● TASK GOAL
Copy each line of the entries beneath that contains the word "gates".

(Stored items)
== Segment start ==

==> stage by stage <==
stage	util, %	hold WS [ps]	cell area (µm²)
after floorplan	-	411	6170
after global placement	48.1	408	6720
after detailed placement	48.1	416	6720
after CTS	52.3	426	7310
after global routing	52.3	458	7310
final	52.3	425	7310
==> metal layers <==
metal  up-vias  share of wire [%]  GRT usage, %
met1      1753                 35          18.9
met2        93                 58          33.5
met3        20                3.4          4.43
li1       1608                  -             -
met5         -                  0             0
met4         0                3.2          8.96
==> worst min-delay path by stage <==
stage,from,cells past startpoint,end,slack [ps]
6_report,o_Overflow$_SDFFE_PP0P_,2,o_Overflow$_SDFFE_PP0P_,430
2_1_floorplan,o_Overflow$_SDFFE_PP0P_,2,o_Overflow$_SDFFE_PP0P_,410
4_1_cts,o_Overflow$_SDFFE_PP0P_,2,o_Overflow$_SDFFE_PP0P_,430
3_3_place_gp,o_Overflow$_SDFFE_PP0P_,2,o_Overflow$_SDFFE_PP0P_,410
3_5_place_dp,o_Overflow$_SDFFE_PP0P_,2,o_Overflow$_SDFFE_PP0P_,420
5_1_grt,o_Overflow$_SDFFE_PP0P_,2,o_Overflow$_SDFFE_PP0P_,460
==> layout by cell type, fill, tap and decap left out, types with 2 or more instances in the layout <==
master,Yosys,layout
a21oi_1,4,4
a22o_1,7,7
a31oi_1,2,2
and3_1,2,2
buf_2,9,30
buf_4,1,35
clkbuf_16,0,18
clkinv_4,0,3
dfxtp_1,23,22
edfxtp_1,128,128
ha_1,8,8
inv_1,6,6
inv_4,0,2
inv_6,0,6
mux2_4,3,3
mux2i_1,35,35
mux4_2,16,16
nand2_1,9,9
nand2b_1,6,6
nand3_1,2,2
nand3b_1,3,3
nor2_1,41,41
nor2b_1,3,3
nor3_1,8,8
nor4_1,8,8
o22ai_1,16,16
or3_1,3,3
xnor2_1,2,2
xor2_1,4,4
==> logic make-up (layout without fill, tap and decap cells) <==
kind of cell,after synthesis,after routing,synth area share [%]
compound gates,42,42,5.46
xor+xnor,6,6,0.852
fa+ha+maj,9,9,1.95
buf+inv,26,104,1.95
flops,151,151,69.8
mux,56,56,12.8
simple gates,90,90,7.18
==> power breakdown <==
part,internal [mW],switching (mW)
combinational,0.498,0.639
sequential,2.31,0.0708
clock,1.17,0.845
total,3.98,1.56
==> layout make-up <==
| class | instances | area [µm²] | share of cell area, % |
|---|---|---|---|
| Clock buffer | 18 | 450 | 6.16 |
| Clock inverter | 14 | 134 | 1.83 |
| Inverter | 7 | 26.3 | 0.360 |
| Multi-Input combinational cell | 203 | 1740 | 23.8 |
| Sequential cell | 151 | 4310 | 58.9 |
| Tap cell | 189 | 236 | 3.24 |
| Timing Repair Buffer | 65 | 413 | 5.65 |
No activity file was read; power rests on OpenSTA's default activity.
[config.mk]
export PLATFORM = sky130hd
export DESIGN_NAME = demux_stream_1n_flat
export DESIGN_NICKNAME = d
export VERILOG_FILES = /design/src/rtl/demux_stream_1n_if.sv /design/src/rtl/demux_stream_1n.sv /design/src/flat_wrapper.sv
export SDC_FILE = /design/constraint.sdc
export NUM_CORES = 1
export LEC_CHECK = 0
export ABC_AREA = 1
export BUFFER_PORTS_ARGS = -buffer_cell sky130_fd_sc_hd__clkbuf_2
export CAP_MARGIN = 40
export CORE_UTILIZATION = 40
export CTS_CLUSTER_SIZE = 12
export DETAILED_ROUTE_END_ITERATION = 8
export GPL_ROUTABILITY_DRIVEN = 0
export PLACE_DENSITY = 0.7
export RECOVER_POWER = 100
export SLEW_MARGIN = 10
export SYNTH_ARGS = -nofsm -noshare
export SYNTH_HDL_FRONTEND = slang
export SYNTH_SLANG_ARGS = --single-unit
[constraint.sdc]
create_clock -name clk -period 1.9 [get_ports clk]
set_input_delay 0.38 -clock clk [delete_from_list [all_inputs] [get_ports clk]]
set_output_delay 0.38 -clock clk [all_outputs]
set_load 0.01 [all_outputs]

== Segment end ==
== Segment start ==

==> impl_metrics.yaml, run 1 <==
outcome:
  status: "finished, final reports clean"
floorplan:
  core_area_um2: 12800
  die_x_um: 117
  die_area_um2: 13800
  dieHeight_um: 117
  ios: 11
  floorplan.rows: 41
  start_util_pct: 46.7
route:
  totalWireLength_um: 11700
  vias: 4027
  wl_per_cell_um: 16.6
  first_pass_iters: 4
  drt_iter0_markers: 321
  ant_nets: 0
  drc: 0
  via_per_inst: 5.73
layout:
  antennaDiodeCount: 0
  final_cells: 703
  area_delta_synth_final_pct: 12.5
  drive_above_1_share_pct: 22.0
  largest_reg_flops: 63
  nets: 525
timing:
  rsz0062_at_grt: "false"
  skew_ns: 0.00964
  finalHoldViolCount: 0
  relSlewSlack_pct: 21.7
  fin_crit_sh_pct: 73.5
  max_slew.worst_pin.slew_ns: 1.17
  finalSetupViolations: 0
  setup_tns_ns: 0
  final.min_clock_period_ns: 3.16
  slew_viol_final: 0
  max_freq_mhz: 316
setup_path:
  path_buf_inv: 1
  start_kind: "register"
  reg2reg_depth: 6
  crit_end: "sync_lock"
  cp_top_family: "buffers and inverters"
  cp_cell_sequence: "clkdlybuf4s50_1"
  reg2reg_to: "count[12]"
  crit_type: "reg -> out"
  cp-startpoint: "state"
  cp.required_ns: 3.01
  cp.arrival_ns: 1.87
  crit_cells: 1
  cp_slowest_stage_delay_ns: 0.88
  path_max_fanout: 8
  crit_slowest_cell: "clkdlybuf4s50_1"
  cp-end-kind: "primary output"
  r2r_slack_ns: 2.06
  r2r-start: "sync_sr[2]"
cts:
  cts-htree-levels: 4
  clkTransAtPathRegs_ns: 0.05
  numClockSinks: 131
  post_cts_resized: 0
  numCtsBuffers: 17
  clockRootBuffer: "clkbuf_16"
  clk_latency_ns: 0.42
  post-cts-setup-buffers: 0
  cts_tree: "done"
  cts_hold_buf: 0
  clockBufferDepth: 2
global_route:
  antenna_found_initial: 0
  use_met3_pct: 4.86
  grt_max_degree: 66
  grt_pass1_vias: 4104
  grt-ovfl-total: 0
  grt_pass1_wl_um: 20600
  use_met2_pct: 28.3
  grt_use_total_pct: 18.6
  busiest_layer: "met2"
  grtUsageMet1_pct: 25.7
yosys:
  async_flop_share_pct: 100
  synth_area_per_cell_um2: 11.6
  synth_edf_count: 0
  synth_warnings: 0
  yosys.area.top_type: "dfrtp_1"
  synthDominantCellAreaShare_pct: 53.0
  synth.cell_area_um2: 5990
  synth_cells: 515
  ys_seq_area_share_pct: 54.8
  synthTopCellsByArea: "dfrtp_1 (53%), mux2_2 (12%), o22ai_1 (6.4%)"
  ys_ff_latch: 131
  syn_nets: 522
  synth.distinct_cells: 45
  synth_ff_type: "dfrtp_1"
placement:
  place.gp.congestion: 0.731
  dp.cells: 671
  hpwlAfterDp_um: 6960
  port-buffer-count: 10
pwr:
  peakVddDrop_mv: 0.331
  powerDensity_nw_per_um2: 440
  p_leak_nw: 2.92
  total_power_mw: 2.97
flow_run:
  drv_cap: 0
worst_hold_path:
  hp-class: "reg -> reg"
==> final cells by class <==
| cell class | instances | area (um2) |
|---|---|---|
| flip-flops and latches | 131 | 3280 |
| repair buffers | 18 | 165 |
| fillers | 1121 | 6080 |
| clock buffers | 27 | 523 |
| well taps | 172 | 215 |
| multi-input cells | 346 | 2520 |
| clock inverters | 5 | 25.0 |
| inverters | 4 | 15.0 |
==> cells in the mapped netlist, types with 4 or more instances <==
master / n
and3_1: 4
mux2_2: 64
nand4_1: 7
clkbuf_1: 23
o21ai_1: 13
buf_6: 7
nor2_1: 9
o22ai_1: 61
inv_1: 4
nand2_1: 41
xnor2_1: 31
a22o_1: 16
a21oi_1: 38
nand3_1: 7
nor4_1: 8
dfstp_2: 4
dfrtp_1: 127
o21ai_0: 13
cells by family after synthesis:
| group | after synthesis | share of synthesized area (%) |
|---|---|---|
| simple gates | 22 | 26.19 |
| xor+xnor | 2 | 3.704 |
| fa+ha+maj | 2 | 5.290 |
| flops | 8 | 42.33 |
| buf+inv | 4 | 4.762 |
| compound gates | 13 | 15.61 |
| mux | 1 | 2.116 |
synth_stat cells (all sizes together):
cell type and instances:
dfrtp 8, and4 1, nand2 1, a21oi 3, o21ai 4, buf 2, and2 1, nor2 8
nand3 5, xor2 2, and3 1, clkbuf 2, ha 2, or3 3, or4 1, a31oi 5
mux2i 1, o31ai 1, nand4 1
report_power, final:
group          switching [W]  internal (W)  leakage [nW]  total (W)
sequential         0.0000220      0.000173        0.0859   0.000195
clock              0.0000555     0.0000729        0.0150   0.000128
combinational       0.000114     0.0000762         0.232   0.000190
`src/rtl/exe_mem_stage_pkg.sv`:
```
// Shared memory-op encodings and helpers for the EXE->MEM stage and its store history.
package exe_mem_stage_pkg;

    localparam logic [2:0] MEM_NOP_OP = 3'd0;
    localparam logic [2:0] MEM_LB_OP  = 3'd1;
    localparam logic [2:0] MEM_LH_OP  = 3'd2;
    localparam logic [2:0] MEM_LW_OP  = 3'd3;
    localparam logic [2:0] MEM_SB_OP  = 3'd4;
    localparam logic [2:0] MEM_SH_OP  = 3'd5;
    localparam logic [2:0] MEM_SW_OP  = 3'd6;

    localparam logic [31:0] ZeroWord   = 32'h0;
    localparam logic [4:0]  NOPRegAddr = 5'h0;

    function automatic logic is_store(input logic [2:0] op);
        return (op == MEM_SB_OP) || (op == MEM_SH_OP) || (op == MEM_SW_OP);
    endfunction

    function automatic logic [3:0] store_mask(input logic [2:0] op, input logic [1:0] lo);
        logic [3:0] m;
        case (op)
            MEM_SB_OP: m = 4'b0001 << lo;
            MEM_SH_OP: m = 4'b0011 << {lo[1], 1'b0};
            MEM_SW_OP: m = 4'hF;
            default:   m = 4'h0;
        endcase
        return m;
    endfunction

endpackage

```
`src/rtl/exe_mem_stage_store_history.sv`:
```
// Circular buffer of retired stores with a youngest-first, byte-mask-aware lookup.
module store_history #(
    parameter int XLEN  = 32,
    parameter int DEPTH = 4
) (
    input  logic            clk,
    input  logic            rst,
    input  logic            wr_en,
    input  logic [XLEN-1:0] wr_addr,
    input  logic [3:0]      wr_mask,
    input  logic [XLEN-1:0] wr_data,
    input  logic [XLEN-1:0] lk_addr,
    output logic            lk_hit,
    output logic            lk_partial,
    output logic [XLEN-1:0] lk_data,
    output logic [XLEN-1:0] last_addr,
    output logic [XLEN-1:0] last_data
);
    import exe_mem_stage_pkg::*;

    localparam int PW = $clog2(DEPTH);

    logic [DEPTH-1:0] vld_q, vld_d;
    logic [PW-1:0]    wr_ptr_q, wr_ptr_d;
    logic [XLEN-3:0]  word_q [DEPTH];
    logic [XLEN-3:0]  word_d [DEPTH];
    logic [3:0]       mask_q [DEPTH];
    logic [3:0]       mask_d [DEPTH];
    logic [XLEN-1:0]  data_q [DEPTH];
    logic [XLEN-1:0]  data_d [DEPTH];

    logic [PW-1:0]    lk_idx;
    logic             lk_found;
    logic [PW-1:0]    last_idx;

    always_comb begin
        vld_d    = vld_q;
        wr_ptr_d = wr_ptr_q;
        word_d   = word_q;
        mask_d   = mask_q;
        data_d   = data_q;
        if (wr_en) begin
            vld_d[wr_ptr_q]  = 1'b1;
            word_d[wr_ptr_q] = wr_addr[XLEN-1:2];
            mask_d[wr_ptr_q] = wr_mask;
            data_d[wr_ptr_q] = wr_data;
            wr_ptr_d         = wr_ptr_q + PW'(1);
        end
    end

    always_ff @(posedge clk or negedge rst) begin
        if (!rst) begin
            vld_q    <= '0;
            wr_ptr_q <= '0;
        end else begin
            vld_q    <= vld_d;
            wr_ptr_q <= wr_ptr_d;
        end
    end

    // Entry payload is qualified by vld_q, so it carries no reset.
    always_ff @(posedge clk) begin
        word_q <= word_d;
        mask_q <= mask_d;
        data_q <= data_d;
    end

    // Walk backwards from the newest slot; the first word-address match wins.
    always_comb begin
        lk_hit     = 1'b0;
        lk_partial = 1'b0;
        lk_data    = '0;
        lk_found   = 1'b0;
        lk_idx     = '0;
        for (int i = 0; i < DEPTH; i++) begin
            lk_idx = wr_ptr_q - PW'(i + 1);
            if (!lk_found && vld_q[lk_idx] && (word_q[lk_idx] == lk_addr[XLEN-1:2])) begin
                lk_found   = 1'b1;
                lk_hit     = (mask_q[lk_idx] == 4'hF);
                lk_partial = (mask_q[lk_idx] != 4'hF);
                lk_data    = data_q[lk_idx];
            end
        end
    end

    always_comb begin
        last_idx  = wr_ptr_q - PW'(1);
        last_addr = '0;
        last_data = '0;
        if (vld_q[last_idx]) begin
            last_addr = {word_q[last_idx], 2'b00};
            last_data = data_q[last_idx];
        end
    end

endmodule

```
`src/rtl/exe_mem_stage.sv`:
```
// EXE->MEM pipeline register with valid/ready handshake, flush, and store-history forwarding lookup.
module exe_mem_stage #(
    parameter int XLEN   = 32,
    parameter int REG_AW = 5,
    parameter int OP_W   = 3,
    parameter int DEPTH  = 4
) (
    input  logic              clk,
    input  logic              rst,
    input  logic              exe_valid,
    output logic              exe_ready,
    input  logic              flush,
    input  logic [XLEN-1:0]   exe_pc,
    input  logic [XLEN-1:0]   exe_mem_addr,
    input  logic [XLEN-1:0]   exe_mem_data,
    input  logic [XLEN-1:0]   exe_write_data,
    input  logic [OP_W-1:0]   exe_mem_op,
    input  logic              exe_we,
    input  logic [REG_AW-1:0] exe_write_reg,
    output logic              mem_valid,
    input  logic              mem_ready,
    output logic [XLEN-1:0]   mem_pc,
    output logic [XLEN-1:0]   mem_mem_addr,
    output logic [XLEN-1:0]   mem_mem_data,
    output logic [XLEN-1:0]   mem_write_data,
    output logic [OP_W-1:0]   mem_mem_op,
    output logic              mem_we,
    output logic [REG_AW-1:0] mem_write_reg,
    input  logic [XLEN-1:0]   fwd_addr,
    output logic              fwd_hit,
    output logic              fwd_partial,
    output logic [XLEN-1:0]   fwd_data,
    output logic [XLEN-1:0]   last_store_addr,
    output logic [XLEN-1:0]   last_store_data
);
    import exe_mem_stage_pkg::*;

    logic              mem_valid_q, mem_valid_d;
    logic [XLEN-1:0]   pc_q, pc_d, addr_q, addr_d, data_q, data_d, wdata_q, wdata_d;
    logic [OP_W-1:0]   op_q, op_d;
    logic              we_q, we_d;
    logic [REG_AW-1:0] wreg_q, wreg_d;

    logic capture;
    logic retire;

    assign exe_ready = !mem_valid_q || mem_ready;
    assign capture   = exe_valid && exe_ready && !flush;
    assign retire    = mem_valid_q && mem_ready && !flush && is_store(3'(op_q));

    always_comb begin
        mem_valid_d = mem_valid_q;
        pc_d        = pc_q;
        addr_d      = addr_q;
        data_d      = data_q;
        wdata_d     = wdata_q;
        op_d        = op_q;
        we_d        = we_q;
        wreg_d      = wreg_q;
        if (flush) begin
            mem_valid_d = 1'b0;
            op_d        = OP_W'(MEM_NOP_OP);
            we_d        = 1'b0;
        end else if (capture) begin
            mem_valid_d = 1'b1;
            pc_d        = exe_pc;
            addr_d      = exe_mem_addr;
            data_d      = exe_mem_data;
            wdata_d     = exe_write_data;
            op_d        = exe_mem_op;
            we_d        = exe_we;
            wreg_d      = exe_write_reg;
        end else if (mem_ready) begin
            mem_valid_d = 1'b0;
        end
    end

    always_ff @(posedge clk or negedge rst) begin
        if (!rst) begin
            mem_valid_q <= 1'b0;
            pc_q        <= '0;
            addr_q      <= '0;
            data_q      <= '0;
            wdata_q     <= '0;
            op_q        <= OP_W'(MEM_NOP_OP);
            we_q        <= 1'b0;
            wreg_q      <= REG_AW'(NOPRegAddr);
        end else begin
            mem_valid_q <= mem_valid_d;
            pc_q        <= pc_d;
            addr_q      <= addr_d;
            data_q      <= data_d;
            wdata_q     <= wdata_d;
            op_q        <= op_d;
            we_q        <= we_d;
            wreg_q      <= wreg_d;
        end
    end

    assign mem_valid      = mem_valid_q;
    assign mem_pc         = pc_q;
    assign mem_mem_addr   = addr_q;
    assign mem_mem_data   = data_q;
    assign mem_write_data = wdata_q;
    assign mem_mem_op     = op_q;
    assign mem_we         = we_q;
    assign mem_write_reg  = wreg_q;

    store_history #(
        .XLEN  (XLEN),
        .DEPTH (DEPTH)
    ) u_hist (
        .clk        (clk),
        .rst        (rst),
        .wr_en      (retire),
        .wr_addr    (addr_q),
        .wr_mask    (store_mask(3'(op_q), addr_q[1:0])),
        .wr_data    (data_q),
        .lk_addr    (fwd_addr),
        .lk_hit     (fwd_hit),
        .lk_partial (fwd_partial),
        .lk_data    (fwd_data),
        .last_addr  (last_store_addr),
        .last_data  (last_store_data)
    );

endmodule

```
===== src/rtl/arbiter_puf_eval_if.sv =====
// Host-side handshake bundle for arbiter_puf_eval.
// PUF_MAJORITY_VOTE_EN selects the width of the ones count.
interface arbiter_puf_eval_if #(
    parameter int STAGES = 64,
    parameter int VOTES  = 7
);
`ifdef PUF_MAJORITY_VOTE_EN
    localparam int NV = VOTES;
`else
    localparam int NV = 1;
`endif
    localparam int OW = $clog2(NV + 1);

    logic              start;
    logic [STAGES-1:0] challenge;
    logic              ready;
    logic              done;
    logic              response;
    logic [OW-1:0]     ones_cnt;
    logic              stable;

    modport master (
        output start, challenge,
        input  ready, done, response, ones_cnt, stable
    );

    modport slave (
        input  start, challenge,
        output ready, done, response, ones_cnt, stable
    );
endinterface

== Segment end ==

● ANSWER BOX
compound gates,42,42,5.46
simple gates,90,90,7.18
| simple gates | 22 | 26.19 |
| compound gates | 13 | 15.61 |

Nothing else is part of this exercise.